Earlier this year, I gave a graduation speech here at Otago. I still remember the graduation speech that was given when I finished my PhD—it was scholarly and thoughtful and inspired me to think about what my education meant. I wanted to give that kind of speech too. I wrote the speech and then asked some friends here at the university to read it and give me advice. They really helped to focus on the main ideas and to be clear. The speech was about the relationship among landscape, people, and knowledge and I gave it using both te reo Māori and English. My people from the School of Surveying stood up and sang our School waiata at the end. I was very proud of them. There were some nice compliments from people afterward so I think people understood what I was meaning to say and that it was a successful speech.
I make mistakes all the time - everybody does. Most are small mistakes and I figure that I can do something the wrong way twice but by the third time I better have it figured out, and if I don’t, then maybe I should try to do the job in a different way. One of the things I like about working in Antarctica is that it never pays to be in a hurry. In Antarctica, you work with people who are good at thinking before they act and at taking everything step by step, not doing more than they need to do and not doing less either.

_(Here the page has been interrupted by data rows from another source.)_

`config.mk`:
```
export PLATFORM = sky130hd
export DESIGN_NAME = sar_search_ctrl_flat
export DESIGN_NICKNAME = d
export VERILOG_FILES = /design/src/rtl/sar_search_ctrl_pkg.sv /design/src/rtl/sar_search_ctrl_if.sv /design/src/rtl/sar_settle_timer.sv /design/src/rtl/sar_search_ctrl.sv /design/src/flat_wrapper.sv
export SDC_FILE = /design/constraint.sdc
export NUM_CORES = 1
export LEC_CHECK = 0
export CORE_AREA = 2 2 42 44
export CTS_BUF_LIST = sky130_fd_sc_hd__clkbuf_8
export CTS_CLUSTER_SIZE = 12
export DETAILED_ROUTE_END_ITERATION = 16
export DIE_AREA = 0 0 44 46
export GPL_TIMING_DRIVEN = 0
export PLACE_DENSITY_LB_ADDON = 0.05
export SLEW_MARGIN = 0
export SYNTH_ARGS = -nofsm -noshare
export SYNTH_HDL_FRONTEND = slang
export SYNTH_SLANG_ARGS = --single-unit
```
`constraint.sdc`:
```
create_clock -name clk -period 2.7 [get_ports clk]
set_input_delay 0.54 -clock clk [delete_from_list [all_inputs] [get_ports clk]]
set_output_delay 0.54 -clock clk [all_outputs]
set_load 0.05 [all_outputs]
```
`src/rtl/sar_search_ctrl_pkg.sv`:
```
// sar_search_ctrl_pkg: shared state encoding, flag indices and width helper for the SAR search controller
package sar_search_ctrl_pkg;
    typedef enum logic [1:0] {IDLE, WAIT, DONE} state_t;
    localparam int FLAG_GT = 0;
    localparam int FLAG_LT = 1;
    localparam int FLAG_EQ = 2;
    function automatic int clog2_min1(input int n);
        return n > 1 ? $clog2(n) : 1;
    endfunction
endpackage

```
`src/rtl/sar_search_ctrl_if.sv`:
```
// sar_search_ctrl_if: request/result handshake plus comparator operand/flags; flag_err only with SAR_SEARCH_FLAGCHK_EN
interface sar_search_ctrl_if #(parameter int WIDTH = 4);
    logic             start;
    logic             cmp_gt;
    logic             cmp_lt;
    logic             cmp_eq;
    logic [WIDTH-1:0] probe;
    logic             busy;
    logic             done;
    logic [WIDTH-1:0] result;
    logic             exact;
`ifdef SAR_SEARCH_FLAGCHK_EN
    logic             flag_err;
    modport master (output start, cmp_gt, cmp_lt, cmp_eq, input probe, busy, done, result, exact, flag_err);
    modport slave  (input start, cmp_gt, cmp_lt, cmp_eq, output probe, busy, done, result, exact, flag_err);
`else
    modport master (output start, cmp_gt, cmp_lt, cmp_eq, input probe, busy, done, result, exact);
    modport slave  (input start, cmp_gt, cmp_lt, cmp_eq, output probe, busy, done, result, exact);
`endif
endinterface

```
`src/rtl/sar_settle_timer.sv`:
```
// sar_settle_timer: loadable down-counter that stops at zero and flags when the comparator has settled
module sar_settle_timer import sar_search_ctrl_pkg::*; #(
    parameter int SETTLE_CYCLES = 1
) (
    input  logic clk,
    input  logic rst_n,
    input  logic load,
    output logic zero
);
    localparam int CW = clog2_min1(SETTLE_CYCLES + 1);
    logic [CW-1:0] cnt;
    always_ff @(posedge clk or negedge rst_n)
        if (!rst_n) cnt <= '0;
        else if (load) cnt <= CW'(SETTLE_CYCLES);
        else if (cnt != '0) cnt <= cnt - 1'b1;
    assign zero = cnt == '0;
endmodule

```
`src/rtl/sar_search_ctrl.sv`:
```
// sar_search_ctrl: MSB-first successive-approximation search over an external comparator; SAR_SEARCH_FLAGCHK_EN adds flag one-hot checking
module sar_search_ctrl import sar_search_ctrl_pkg::*; #(
    parameter int WIDTH         = 4,
    parameter int SETTLE_CYCLES = 1
) (
    input  logic           clk,
    input  logic           rst_n,
    sar_search_ctrl_if.slave bus
);
    localparam int IW = clog2_min1(WIDTH);
    state_t           state, state_n;
    logic [WIDTH-1:0] probe, probe_n, result, result_n, upd;
    logic [IW-1:0]    idx, idx_n;
    logic             busy, busy_n, done, done_n, exact, exact_n, load, zero;
    logic [2:0]       flags;
`ifdef SAR_SEARCH_FLAGCHK_EN
    logic             err, err_n;
    assign bus.flag_err = err;
`endif
    assign flags[FLAG_GT] = bus.cmp_gt;
    assign flags[FLAG_LT] = bus.cmp_lt;
    assign flags[FLAG_EQ] = bus.cmp_eq;
    sar_settle_timer #(.SETTLE_CYCLES(SETTLE_CYCLES)) u_timer (
        .clk(clk), .rst_n(rst_n), .load(load), .zero(zero)
    );
    always_ff @(posedge clk or negedge rst_n)
        if (!rst_n) begin
            state  <= IDLE;
            probe  <= '0;
            result <= '0;
            idx    <= '0;
            busy   <= 1'b0;
            done   <= 1'b0;
            exact  <= 1'b0;
`ifdef SAR_SEARCH_FLAGCHK_EN
            err    <= 1'b0;
`endif
        end else begin
            state  <= state_n;
            probe  <= probe_n;
            result <= result_n;
            idx    <= idx_n;
            busy   <= busy_n;
            done   <= done_n;
            exact  <= exact_n;
`ifdef SAR_SEARCH_FLAGCHK_EN
            err    <= err_n;
`endif
        end
    // gt keeps the trial bit, anything else (lt or no flag) clears it
    always_comb begin
        state_n  = state;
        probe_n  = probe;
        result_n = result;
        idx_n    = idx;
        busy_n   = busy;
        done_n   = 1'b0;
        exact_n  = exact;
        load     = 1'b0;
        upd      = probe;
        upd[idx] = flags[FLAG_GT];
`ifdef SAR_SEARCH_FLAGCHK_EN
        err_n    = err;
`endif
        if (bus.start && state != WAIT) begin
            state_n = WAIT;
            probe_n = WIDTH'(1) << (WIDTH - 1);
            idx_n   = IW'(WIDTH - 1);
            load    = 1'b1;
            busy_n  = 1'b1;
            exact_n = 1'b0;
`ifdef SAR_SEARCH_FLAGCHK_EN
            err_n   = 1'b0;
`endif
        end else if (state == WAIT && zero) begin
`ifdef SAR_SEARCH_FLAGCHK_EN
            if (!$onehot(flags)) begin
                state_n  = DONE;
                result_n = '0;
                exact_n  = 1'b0;
                err_n    = 1'b1;
                busy_n   = 1'b0;
                done_n   = 1'b1;
            end else
`endif
            if (flags[FLAG_EQ]) begin
                state_n  = DONE;
                result_n = probe;
                exact_n  = 1'b1;
                busy_n   = 1'b0;
                done_n   = 1'b1;
            end else if (idx == '0) begin
                state_n  = DONE;
                result_n = upd;
                busy_n   = 1'b0;
                done_n   = 1'b1;
            end else begin
                probe_n = upd | (WIDTH'(1) << (idx - 1'b1));
                idx_n   = idx - 1'b1;
                load    = 1'b1;
            end
        end else if (state == DONE) begin
            state_n = IDLE;
        end
    end
    assign bus.probe  = probe;
    assign bus.busy   = busy;
    assign bus.done   = done;
    assign bus.result = result;
    assign bus.exact  = exact;
endmodule

```
`src/flat_wrapper.sv`:
```
// flat-port wrapper written by rule: the top's interface ports become plain ports
module sar_search_ctrl_flat import sar_search_ctrl_pkg::*;
#(
    parameter int WIDTH         = 4,
    parameter int SETTLE_CYCLES = 1
)
  (clk, rst_n, bus_start, bus_cmp_gt, bus_cmp_lt, bus_cmp_eq, bus_probe, bus_busy, bus_done, bus_result, bus_exact);
  sar_search_ctrl_if #(.WIDTH(WIDTH)) bus_i ();
  input  logic clk;
  input  logic rst_n;
  input wire logic [$bits(bus_i.start)-1:0] bus_start;
  input wire logic [$bits(bus_i.cmp_gt)-1:0] bus_cmp_gt;
  input wire logic [$bits(bus_i.cmp_lt)-1:0] bus_cmp_lt;
  input wire logic [$bits(bus_i.cmp_eq)-1:0] bus_cmp_eq;
  output wire logic [$bits(bus_i.probe)-1:0] bus_probe;
  output wire logic [$bits(bus_i.busy)-1:0] bus_busy;
  output wire logic [$bits(bus_i.done)-1:0] bus_done;
  output wire logic [$bits(bus_i.result)-1:0] bus_result;
  output wire logic [$bits(bus_i.exact)-1:0] bus_exact;
  assign bus_i.start = bus_start;
  assign bus_i.cmp_gt = bus_cmp_gt;
  assign bus_i.cmp_lt = bus_cmp_lt;
  assign bus_i.cmp_eq = bus_cmp_eq;
  assign bus_probe = bus_i.probe;
  assign bus_busy = bus_i.busy;
  assign bus_done = bus_i.done;
  assign bus_result = bus_i.result;
  assign bus_exact = bus_i.exact;
  sar_search_ctrl #(.WIDTH(WIDTH), .SETTLE_CYCLES(SETTLE_CYCLES)) u_core (.clk(clk), .rst_n(rst_n), .bus(bus_i));
endmodule
```
Word level (Yosys, flattened, before mapping)
Cells that the tools add are included.
- add/sub/neg operators: 2
- $lt $le $gt $ge: 2
- equal/unequal tests: 6
- shift-type cells: 1
- muxes and demuxes: 35
- bitwise logic cells: 3
- reductions and logical operators: 14
- operators with widths (kind ; count):
    $mux 4 ; 6
    $mux 1 ; 18
    $mux 2 ; 9
    $ne 2x1->1 const B ; 3
    $reduce_and 2->1 ; 3
    $reduce_and 3->1 ; 2
    $reduce_bool 2->1 ; 3
    $reduce_bool 3->1 ; 2
    $bwmux 4 ; 1
    $ne 4x3->1 const B ; 1
    $or 4x4->4 ; 1
    $shl 1x2->4 const A ; 1
    $logic_and 1x1->1 ; 3
    $lt 2x3->1 const B ; 1
    $demux 1 s2 ; 1
    $eq 2x1->1 const B ; 1
    $eq 2x2->1 const B ; 1
    $ge 2x1->1 const B ; 1
    $logic_not 2->1 ; 1
    $not 1->1 ; 2
    $sub 2x1->2 const B ; 1
    $sub 1x1->1 const B ; 1
- flip-flop bits (word level): 16
- input bits: 6
- output and inout port bits: 11
- word-level logic and storage cells: 71

Longest topological paths before layout
Gate-level depths: netlist of run 1.
- word-level depth: 10
- depth in mapped cells: 7
- gate-level depth less buffers: 6

Modules after synthesis
A second synthesis of run 1 with hierarchy kept.
- cells, all modules: 81
- area, all modules: 830.8 µm²
- modules (own cells, without submodules) (module ; times used ; cells an instance ; area an instance (µm²) ; seq. area each (µm²)):
    sar_search_ctrl ; 1 ; 79 ; 802.0 ; 375.4
    sar_settle_timer ; 1 ; 2 ; 28.8 ; 25.0

Worst setup path before layout of run 1
OpenSTA, ideal clock, no wires.
- path kind: register -> register
- from: reg u_core.idx[0]
- to: reg u_core.idx[1]
- setup time: 0.137 ns
- arrival time: 1.348 ns
- setup slack: 1.215 ns
- stages on the path, launching flop included: 7
- path buffers: 1
- path through: dfrtp_1 > inv_1 > ha_1 > or2_2 > buf_2 > o21ai_0 > o211ai_1
- word-level cells in the longest chain between the ends: 5
- elaborated cells between the ends (all ways): 8
- ends and longest elaborated chain (item ; RTL line ; RTL):
    start, declared ; sar_search_ctrl.sv:13 ; logic [IW-1:0] idx, idx_n;
    start signal, assigned ; sar_search_ctrl.sv:42 ; idx <= idx_n;
    $sub 2x1->2 ; sar_search_ctrl.sv:99 ; idx_n = idx - 1'b1;
    $mux 2 ; sar_search_ctrl.sv:92 ; end else if (idx == '0) begin
    $mux 2 ; sar_search_ctrl.sv:86 ; if (flags[FLAG_EQ]) begin
    $mux 2 ; sar_search_ctrl.sv:75 ; end else if (state == WAIT && zero) begin
    $mux 2 ; sar_search_ctrl.sv:65 ; if (bus.start && state != WAIT) begin
Several ways; a longest one is shown, not always the timed one. The select of a mux whose other input is x is not followed.
A chain may end at the register's enable or synchronous reset.

Worst setup path after layout of run 1
- from: reg u_core.probe[1] (netlist: u_core.bus.probe[1])
- to: out bus_probe[1]
- RTL lines (item ; RTL line ; RTL):
    start, declared ; sar_search_ctrl.sv:12 ; logic [WIDTH-1:0] probe, probe_n, result, result_n, upd;
    start signal, assigned ; sar_search_ctrl.sv:40 ; probe <= probe_n;
    end, declared ; flat_wrapper.sv:15 ; output wire logic [$bits(bus_i.probe)-1:0] bus_probe;
No word-level cell between the ends.

==> results of run 1 <==
final timing paths:
check	startpoint	end	cells after the start
setup / recovery	u_core.bus.probe[1]$_DFFE_PN0P_	bus_probe[1]	1
hold / removal	u_core.bus.exact$_DFFE_PN0P_	u_core.bus.exact$_DFFE_PN0P_	1
setup reg to reg	u_core.idx[0]$_DFFE_PN0P_	u_core.bus.probe[1]$_DFFE_PN0P_	5
hold reg to reg	u_core.bus.exact$_DFFE_PN0P_	u_core.bus.exact$_DFFE_PN0P_	1
max in group asynchronous	rst_n	u_core.idx[0]$_DFFE_PN0P_	1
min in group asynchronous	rst_n	u_core.bus.result[3]$_DFFE_PN0P_	1
sequential cells by signal (all words and copies together), names as in the netlist:
register	cells
u_core.bus.done	1
u_core.u_timer.cnt	1
u_core.bus.exact	1
u_core.idx	2
u_core.bus.probe	4
u_core.state	2
u_core.bus.busy	1
u_core.bus.result	4
synthesized netlist by cell type:
library cell / n / area [um^2]
or2b_1: 1 / 7.51
o21a_1: 2 / 15.0
a211oi_2: 2 / 25.0
nor4bb_1: 1 / 10.0
nand2b_1: 3 / 18.8
ha_1: 5 / 62.6
nand2_1: 6 / 22.5
inv_1: 5 / 18.8
nor4_2: 1 / 12.5
buf_6: 1 / 11.3
buf_2: 1 / 5.00
nor3b_2: 1 / 12.5
a21oi_1: 5 / 25.0
or2_2: 1 / 6.26
o21ai_0: 9 / 45.0
or3_1: 1 / 6.26
o31ai_1: 1 / 7.51
nand3_1: 1 / 5.00
a31o_1: 2 / 17.5
or3b_1: 1 / 8.76
a31oi_1: 2 / 12.5
nor3_1: 2 / 10.0
dfrtp_1: 16 / 400
nor2b_1: 3 / 18.8
nor2_1: 1 / 3.75
mux2i_1: 3 / 30.0
a21o_1: 1 / 7.51
o211ai_1: 1 / 7.51
a22oi_1: 1 / 7.51
metrics by stage:
step	setup WS, ps	hold WS, ps	power (W)
after floorplan	1210	244	0.000990
after global placement	546	460	0.00121
after detailed placement	522	469	0.00123
after CTS	704	482	0.00140
after global routing	671	529	0.00149
final	716	478	0.00139
cell families after synthesis:
| family | count (synthesis) | synth area share, % |
|---|---|---|
| compound gates | 26 | 20.2 |
| fa+ha+maj | 5 | 7.44 |
| buf+inv | 7 | 4.17 |
| flops | 16 | 47.6 |
| mux | 3 | 3.57 |
| simple gates | 23 | 17.0 |
power groups by stage:
stage | Combinational [W] | Clock [W] | Sequential [W]
6_report | 0.000792 | 0.000172 | 0.000431
5_1_grt | 0.000853 | 0.000185 | 0.000452
4_1_cts | 0.000794 | 0.000176 | 0.000434
3_5_place_dp | 0.000792 | 0 | 0.000438
3_3_place_gp | 0.000781 | 0 | 0.000433
2_1_floorplan | 0.000318 | 0 | 0.000672
layer usage:
layer  part of all wire [%]  global-route usage, %  routed length, um  up-vias
li1                       -                      -                  -      320
met1                     48                   23.4                795      308
met2                     48                   32.6                808        9
met3                    3.1                   3.57                 51        2
met4                   0.66                   7.27                 11        0
met5                      0                      0                  0        -
final cells by class:
type	instances	area [um^2]	share of cell area [%]
tap	17	21.3	2.02
timing repair buffer	15	150	14.3
inverter	5	18.8	1.78
buffer	2	16.3	1.54
clock buffer	3	41.3	3.92
multi-input combinational	57	405	38.5
sequential	16	400	38.0
==> summary.md, run 1 <==
| Metric | Value |
|---|---|
| Status | finished clean |
| DR WL/cell | between 10 and 15 um |
| Worst-path fanout max | 4 |
| Hpwl dp | roughly 1.2 mm |
| Share of layout cells above drive strength 1 | 10.2% |
| Type of origin of the critical path | flip-flop |
| Power Density | about 1300 nW/um^2 |
| Tcrit/Tclk final | around 73% |
| Clk pwr share | around 12% |
| Num CTS Buffers | 3 |
| Drt pass-1 iters | 4 |
| CTS Hold Buffers Added | 0 |
| Peak supply drop | around 0.00081 V |
| Row count | 15 |
| Setup tns final | 0 ps |
| Antenna cells | 0 |
| Placement Cell Area | about 1000 um^2 |
| Switching Power | ~0.00065 W |
| Total number of vias | 639 |
| Pins Over Slew Limit | 0 |
| First-pass GRT wire length | between 2 and 3 mm |
| GRT Overall Usage | between 10% and 20% |
| CTS tree | built |
| Core area | roughly 1600 um^2 |
| Worst-Margin Slew | between 700 and 800 ps |
| I/O Pins | 17 |
| Total clock sinks | 16 |
| Nets | 111 |
| Core Util, Final | approximately two thirds |
| Synth unique cells | 29 |
| Die area | just over 2000 um^2 |
| Final hold violation count | 0 |
| Worst skew pair latency | between 200 and 250 ps |
| Crit-path cells | clkdlybuf4s50_1 |
| Logic pwr share | 56.8% |
| Seq pwr share | between 30% and 40% |
| Seq/Total Area, Yosys | a little under half |
| Static leakage | 0.472 nW |
| CTS resizes | 0 |
| Max-cap viol count | 0 |
| Commonest non-fill, non-tap cell in the layout | dfrtp_1 |
| RSZ-0062 raised after global routing | false |
| Clock-pin slew on the worst setup and hold paths | around 60 ps |
| DR vias/cell | between 5 and 6 |
| Cell Area, Synth | roughly 840 um^2 |
| DRT Wirelength | about 1.7 mm |
| Flop-to-flop setup slack | about 900 ps |
| Die Ht | approximately 46 um |
| Commonest non-fill, non-tap cells in the layout | 16 x dfrtp_1, 15 x clkdlybuf4s50_1, 9 x o21ai_0 |
| Finished Layout Cells | 115 |
| DRC errors left | 0 |
| Antenna violations before repair | 0 |
| Filler Cell Count | between 100 and 150 |
| Skew final | between 3 and 4 ps |
| GRT overflow | 0 |
| Dpl cells | between 100 and 150 |
| CP top delay family | buffers and inverters |
| CP max stage cell | clkdlybuf4s50_1 |
| Post CTS Setup Buffer Count | 0 |
| F_max | 504 MHz |
| DRT iter0 DRCs | 9 |
| ANT nets after route | 0 |
| Routability cong. | about 0.83 |
| Mapped Nets | between 90 and 100 |
| Critical path endpoint category | output pin |
| Worst EP arrival | 1440 ps |
| H-tree Lvls | 1 |
| Worst setup path class | reg -> out |
| Slowest stage delay, CP | about 820 ps |
| Die Wd | between 40 and 50 um |
| Final Critical Period | ~2000 ps |
| Root buf cell | clkbuf_8 |
| PortBufs | 15 |
| Area added between synthesis and finish | 25.3% |
| Largest net degree at the start of global routing | 17 |
| Worst Path Required | around 2200 ps |
| Mean post-synth cell area | between 10 and 15 um^2 |
| Clk buf depth | 2 |
| Max_slew headroom | around half |
| Final Cell Area | about 1100 um^2 |
| YS warnings | 0 |
| #FFs+latches synth | 16 |
| Setup violators final | 0 |
| Initial Util | 52.1% |
| Worst Path Buf+Inv | 1 |
| Hold WC Path Type | reg -> reg |
| Synth Instances | 80 |
| Internal power | between 0.0007 and 0.0008 W |
| Switch share | a little under half |
| Vias in the first global route | 639 |
(Power assumes the default switching activity.)
==> inputs of run 2 (changes only) <==
CORE_AREA = 2 2 52 42   (was 2 2 42 44)
DIE_AREA = 0 0 54 44   (was 0 0 44 46)
clock period = 1.8 ns   (was 2.7 ns; I/O delays follow)
==> run 2 against run 1 <==
Compared with the run above:
- core utilization down 8.2 points
- clock-buffer cell count unchanged
- wire length up 5.3%
- clock skew down 2.0 ps
- sequential power up 51%
- sequential cell count unchanged
- via count up 3.3%
- cell area up 2.5%
==> summary.md, run 2 (synthesis gave the netlist of run 1 again) <==
| Metric | Value |
|---|---|
| DR vias/cell | 5.41 (was 5.56) |
| Final hold violation count | 0 (unchanged) |
| Power Density | 1930 nW/um^2 (was 1320 nW/um^2) |
| Row count | 14 (was 15) |
| Die Wd | 54 um (was 44 um) |
| Busiest grt layer | met2 (unchanged) |
| Filler Cell Count | 167 (was 125) |
| Max-cap viol count | 0 (unchanged) |
| Peak supply drop | 0.00108 V (was 0.000811 V) |
| Met1 usage | 25.2% (was 23.4%) |
| DRC errors left | 0 (unchanged) |
| Routability cong. | 0.775 (was 0.834) |
| Status | finished clean (unchanged) |
| Top flop regs | u_core.bus.probe (4), u_core.bus.result (4) (unchanged) |
| Antenna violations before repair | 0 (unchanged) |
| Hpwl dp | 1.21 mm (was 1.20 mm) |
| Worst Path Required | 1440 ps (was 2160 ps) |
| Final Critical Period | about 1700 ps |
| Root buf cell | clkbuf_8 (unchanged) |
| Worst setup path class | reg -> out (unchanged) |
| Type of origin of the critical path | flip-flop (unchanged) |
| Core Util, Final | 57.1% (was 65.3%) |
| Num CTS Buffers | 3 (unchanged) |
| Commonest non-fill, non-tap cell in the layout | dfrtp_1 (unchanged) |
| Largest net degree at the start of global routing | 17 (unchanged) |
| DRT iter0 DRCs | 9 (unchanged) |
| Worst Path Buf+Inv | 1 (unchanged) |
| H-tree Lvls | 1 (unchanged) |
| Clock-pin slew on the worst setup and hold paths | 60 ps (about the same) |
| Clk buf depth | 2 (unchanged) |
| Met2 Use GR | 25.6% (was 32.6%) |
| GRT overflow | 0 (unchanged) |
| Slowest stage delay, CP | 800 ps (was 820 ps) |
| Nets | 111 (unchanged) |
| Worst-Margin Slew | 738 ps (was 726 ps) |
| Area added between synthesis and finish | 28.4% (was 25.3%) |
| DR WL/cell | 14.4 um (was 14.5 um) |
| Hold WC Path Type | reg -> reg (unchanged) |
| CP max stage cell | clkdlybuf4s50_1 (unchanged) |
| ANT nets after route | 0 (unchanged) |
| CP top delay family | buffers and inverters (unchanged) |
| Design Power | 0.00209 W (was 0.00139 W) |
| Share of layout cells above drive strength 1 | 11.2% (was 10.2%) |
| Initial Util | 44.4% (was 52.1%) |
| First-pass GRT wire length | 2.99 mm (was 2.77 mm) |
| GRT Overall Usage | 18.1% (was 18.9%) |
| Vias in the first global route | 621 (was 639) |
| Pins Over Slew Limit | 0 (unchanged) |
| Setup violators final | 0 (unchanged) |
| Met3 usage | 7.24% (was 3.57%) |
| Max_slew headroom | 50.6% (was 51.5%) |
| Static leakage | 0.544 nW (was 0.472 nW) |
| RSZ-0062 raised after global routing | false (unchanged) |
| DRT Wirelength | 1.76 mm (was 1.67 mm) |
| Die Ht | 44 um (was 46 um) |
| CTS tree | built (unchanged) |
| Post CTS Setup Buffer Count | 0 (unchanged) |
| Crit-path cells | clkdlybuf4s50_1 (unchanged) |
| Worst skew pair latency | 250 ps (was 240 ps) |
| PortBufs | 15 (unchanged) |
| Total clock sinks | 16 (unchanged) |
| Commonest non-fill, non-tap cells in the layout | 16 x dfrtp_1, 9 x o21ai_0, 7 x dlymetal6s2s_1 (was 16 x dfrtp_1, 15 x clkdlybuf4s50_1, 9 x o21ai_0) |
| Critical path endpoint category | output pin (unchanged) |
| Skew final | 1.13 ps (was 3.14 ps) |
| Core area | 1890 um^2 (was 1610 um^2) |
| Die area | 2380 um^2 (was 2020 um^2) |
| Tcrit/Tclk final | 96.9% |
| Hold_ws | 474 ps (was 478 ps) |
| F_max | between 500 and 600 MHz |
| Drt pass-1 iters | 4 (unchanged) |
| I/O Pins | 17 (unchanged) |
| Worst EP arrival | 1380 ps (was 1440 ps) |
| Total number of vias | 660 (was 639) |
| Worst-path fanout max | 2 (was 4) |
| Antenna cells | 0 (unchanged) |
## run 2: timing repair
| action | CTS | global route |
|---|---|---|
| resized for setup | 3 | 7 |
| setup endpoints to repair | 4 | 7 |
| hold buffers | 0 | 0 |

Just about everything. I enjoy spending time outside with my family, whether that’s tramping, walking to the park, or gardening. We play a lot of board games and card games as well, though not as much as we’d all prefer. I enjoy cooking—I’m vegan so this means making just about everything from scratch. I also read a lot; comic books, poetry, novels, and non-fiction. I bought a book called He Reo Wāhine to take with me to Antarctica this year. It’s about Māori women orators in the 19th century. I’m also planning to take a book of poems by Rhian Gallagher called Shift (she lives right here in Dunedin). I’ll also take a stack of scientific reading. There is always more to learn!
This is our family portrait from 2012, before we left Portland. Sam (on the left) is a football keeper and his hair is a lot shorter now. Tim (right) is a trumpeter and his hair is a lot longer now. Scott (front) has shaved his hair off entirely. But he kept the beard. Image: Hulbe collection.